■ PROVIDED RECORDS
═══

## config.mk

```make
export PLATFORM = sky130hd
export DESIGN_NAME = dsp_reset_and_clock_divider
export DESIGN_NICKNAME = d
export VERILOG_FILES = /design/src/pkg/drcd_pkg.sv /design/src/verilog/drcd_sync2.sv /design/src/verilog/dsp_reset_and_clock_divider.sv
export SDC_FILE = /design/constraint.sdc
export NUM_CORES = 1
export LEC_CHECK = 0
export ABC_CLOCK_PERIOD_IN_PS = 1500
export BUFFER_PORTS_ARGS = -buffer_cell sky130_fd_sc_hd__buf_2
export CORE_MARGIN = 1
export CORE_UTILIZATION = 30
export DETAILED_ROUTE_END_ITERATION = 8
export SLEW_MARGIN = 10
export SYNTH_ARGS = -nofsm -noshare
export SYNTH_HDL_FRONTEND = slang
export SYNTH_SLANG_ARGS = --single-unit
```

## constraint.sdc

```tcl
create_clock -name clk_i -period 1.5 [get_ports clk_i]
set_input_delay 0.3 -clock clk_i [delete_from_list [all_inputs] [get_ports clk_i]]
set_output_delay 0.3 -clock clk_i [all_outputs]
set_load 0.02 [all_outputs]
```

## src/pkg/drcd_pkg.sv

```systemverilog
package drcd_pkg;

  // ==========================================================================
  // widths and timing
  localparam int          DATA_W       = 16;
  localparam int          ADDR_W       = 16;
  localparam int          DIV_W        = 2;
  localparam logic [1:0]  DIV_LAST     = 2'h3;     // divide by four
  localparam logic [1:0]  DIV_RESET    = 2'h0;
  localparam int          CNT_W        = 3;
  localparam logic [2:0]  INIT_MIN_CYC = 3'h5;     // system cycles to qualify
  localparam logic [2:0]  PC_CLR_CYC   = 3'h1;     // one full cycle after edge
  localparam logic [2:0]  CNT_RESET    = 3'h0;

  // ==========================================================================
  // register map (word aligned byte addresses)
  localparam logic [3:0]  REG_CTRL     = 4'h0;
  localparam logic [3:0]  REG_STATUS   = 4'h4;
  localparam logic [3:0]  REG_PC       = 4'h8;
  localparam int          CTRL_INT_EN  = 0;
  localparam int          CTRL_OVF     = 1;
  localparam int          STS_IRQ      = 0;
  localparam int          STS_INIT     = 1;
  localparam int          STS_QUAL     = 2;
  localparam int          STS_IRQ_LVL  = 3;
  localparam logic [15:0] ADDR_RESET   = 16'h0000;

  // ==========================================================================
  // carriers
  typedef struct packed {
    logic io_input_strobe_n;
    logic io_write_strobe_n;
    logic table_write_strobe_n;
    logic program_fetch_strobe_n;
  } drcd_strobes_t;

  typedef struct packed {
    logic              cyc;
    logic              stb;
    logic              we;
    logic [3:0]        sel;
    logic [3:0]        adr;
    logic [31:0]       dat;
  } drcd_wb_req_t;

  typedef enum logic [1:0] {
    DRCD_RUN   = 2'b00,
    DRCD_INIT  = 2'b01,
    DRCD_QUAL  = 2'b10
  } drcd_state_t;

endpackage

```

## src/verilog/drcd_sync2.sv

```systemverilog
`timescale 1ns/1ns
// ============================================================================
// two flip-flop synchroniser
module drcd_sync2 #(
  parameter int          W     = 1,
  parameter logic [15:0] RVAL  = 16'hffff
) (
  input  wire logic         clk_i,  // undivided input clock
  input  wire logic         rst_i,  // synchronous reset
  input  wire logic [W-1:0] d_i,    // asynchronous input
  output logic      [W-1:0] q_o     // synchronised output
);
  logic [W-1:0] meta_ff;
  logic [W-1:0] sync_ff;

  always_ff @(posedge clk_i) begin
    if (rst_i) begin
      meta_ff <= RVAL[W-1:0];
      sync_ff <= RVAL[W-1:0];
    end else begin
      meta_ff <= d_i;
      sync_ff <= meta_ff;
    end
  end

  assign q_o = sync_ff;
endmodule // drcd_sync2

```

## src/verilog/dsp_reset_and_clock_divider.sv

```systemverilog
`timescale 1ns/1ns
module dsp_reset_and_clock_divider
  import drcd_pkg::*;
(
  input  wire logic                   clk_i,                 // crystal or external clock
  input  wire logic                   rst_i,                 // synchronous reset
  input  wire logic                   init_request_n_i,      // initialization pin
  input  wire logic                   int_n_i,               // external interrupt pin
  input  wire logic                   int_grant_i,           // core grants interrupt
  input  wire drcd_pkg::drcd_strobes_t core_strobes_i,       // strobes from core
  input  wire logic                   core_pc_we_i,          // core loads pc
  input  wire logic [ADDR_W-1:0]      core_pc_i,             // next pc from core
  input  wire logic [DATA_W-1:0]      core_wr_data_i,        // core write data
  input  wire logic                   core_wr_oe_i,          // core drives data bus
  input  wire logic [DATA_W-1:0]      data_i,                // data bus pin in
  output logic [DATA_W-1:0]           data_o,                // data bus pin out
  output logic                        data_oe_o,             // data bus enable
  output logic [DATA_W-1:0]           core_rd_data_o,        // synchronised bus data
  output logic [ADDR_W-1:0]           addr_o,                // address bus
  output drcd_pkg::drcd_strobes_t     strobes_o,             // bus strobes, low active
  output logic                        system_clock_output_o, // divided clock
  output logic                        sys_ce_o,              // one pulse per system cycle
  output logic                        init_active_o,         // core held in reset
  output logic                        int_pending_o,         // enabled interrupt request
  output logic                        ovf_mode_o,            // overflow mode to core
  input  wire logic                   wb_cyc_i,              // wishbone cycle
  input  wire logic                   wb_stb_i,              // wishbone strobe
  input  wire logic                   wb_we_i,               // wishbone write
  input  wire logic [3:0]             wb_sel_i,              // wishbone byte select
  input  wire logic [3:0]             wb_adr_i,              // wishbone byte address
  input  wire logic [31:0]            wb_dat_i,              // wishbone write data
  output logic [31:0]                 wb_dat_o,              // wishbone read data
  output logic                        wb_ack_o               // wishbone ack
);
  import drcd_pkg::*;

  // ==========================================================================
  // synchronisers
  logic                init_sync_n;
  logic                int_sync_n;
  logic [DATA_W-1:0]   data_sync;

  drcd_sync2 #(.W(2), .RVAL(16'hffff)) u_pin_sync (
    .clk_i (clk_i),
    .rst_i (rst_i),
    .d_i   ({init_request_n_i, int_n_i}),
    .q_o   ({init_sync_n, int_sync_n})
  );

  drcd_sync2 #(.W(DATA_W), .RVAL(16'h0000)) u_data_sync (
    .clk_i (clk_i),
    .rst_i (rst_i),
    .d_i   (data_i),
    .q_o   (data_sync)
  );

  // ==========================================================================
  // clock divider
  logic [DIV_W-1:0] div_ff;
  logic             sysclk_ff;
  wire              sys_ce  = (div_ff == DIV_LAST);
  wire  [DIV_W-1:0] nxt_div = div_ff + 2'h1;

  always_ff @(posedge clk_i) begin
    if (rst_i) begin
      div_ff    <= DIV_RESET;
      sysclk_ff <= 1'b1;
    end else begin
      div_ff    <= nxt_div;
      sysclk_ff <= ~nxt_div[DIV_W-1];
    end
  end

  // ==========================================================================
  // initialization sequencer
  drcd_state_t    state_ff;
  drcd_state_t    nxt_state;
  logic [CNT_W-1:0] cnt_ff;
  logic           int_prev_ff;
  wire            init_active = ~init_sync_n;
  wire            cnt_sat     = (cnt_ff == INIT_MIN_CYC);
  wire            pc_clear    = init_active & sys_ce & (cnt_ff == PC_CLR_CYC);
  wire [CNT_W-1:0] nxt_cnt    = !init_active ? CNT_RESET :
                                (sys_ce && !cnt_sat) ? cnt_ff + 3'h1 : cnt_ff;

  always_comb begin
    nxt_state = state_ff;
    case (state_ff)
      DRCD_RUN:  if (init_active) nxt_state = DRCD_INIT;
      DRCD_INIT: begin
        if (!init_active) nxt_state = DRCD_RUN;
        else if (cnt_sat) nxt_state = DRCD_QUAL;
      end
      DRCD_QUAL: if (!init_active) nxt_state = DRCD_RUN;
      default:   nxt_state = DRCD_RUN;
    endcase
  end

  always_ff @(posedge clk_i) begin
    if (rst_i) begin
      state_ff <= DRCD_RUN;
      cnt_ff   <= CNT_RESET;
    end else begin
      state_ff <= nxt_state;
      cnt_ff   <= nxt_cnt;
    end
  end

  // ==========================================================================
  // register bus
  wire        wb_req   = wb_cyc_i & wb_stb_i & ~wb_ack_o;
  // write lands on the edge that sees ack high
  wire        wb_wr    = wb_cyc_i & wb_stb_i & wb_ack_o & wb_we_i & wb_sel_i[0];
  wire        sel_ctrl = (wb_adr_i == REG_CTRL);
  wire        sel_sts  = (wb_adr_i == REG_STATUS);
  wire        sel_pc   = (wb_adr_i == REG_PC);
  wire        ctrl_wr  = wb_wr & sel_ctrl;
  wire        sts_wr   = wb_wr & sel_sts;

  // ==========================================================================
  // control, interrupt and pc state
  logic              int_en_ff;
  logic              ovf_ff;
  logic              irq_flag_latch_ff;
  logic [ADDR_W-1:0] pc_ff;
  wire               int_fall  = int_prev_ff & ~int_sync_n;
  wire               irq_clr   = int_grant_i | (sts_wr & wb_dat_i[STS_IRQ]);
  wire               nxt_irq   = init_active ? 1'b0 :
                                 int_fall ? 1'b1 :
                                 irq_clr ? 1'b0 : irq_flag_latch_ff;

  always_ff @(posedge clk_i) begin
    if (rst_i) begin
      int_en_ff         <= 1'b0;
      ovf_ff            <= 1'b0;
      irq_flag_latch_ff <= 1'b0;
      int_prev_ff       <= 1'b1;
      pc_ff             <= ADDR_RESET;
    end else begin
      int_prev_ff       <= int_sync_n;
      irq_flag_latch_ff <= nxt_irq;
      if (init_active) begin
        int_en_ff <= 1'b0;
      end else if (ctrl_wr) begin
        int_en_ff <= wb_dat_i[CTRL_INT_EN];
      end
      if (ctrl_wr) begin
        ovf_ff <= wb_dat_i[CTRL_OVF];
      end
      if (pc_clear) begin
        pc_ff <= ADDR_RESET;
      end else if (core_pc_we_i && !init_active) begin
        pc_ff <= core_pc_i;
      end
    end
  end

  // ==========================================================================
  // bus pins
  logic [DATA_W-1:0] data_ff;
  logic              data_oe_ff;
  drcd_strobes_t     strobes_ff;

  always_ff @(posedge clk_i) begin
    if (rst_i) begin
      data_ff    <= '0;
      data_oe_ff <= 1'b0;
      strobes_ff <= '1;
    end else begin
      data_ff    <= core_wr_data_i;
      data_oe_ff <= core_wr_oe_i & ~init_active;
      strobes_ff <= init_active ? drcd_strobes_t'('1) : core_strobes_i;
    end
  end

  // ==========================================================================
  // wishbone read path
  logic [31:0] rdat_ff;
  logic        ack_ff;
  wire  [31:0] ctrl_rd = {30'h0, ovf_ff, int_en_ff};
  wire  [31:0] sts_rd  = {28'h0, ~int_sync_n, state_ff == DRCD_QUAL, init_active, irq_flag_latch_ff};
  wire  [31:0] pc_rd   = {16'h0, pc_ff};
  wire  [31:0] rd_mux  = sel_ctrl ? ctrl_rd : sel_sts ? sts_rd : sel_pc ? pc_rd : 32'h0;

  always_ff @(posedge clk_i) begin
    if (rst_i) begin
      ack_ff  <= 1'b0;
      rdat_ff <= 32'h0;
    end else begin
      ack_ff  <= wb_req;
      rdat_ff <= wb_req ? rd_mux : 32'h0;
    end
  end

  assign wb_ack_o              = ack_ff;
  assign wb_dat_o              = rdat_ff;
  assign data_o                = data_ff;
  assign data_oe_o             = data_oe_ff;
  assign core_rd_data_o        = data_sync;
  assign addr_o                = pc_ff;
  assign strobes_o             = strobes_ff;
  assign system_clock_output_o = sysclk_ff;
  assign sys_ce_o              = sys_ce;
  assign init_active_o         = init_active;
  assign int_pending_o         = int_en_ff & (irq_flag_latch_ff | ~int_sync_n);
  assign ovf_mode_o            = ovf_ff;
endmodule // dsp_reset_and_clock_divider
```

═══

■ YOUR GOAL
Copy each line of the data above that holds "parameter".

■ EXERCISE OUTPUT
  parameter int          W     = 1,
  parameter logic [15:0] RVAL  = 16'hffff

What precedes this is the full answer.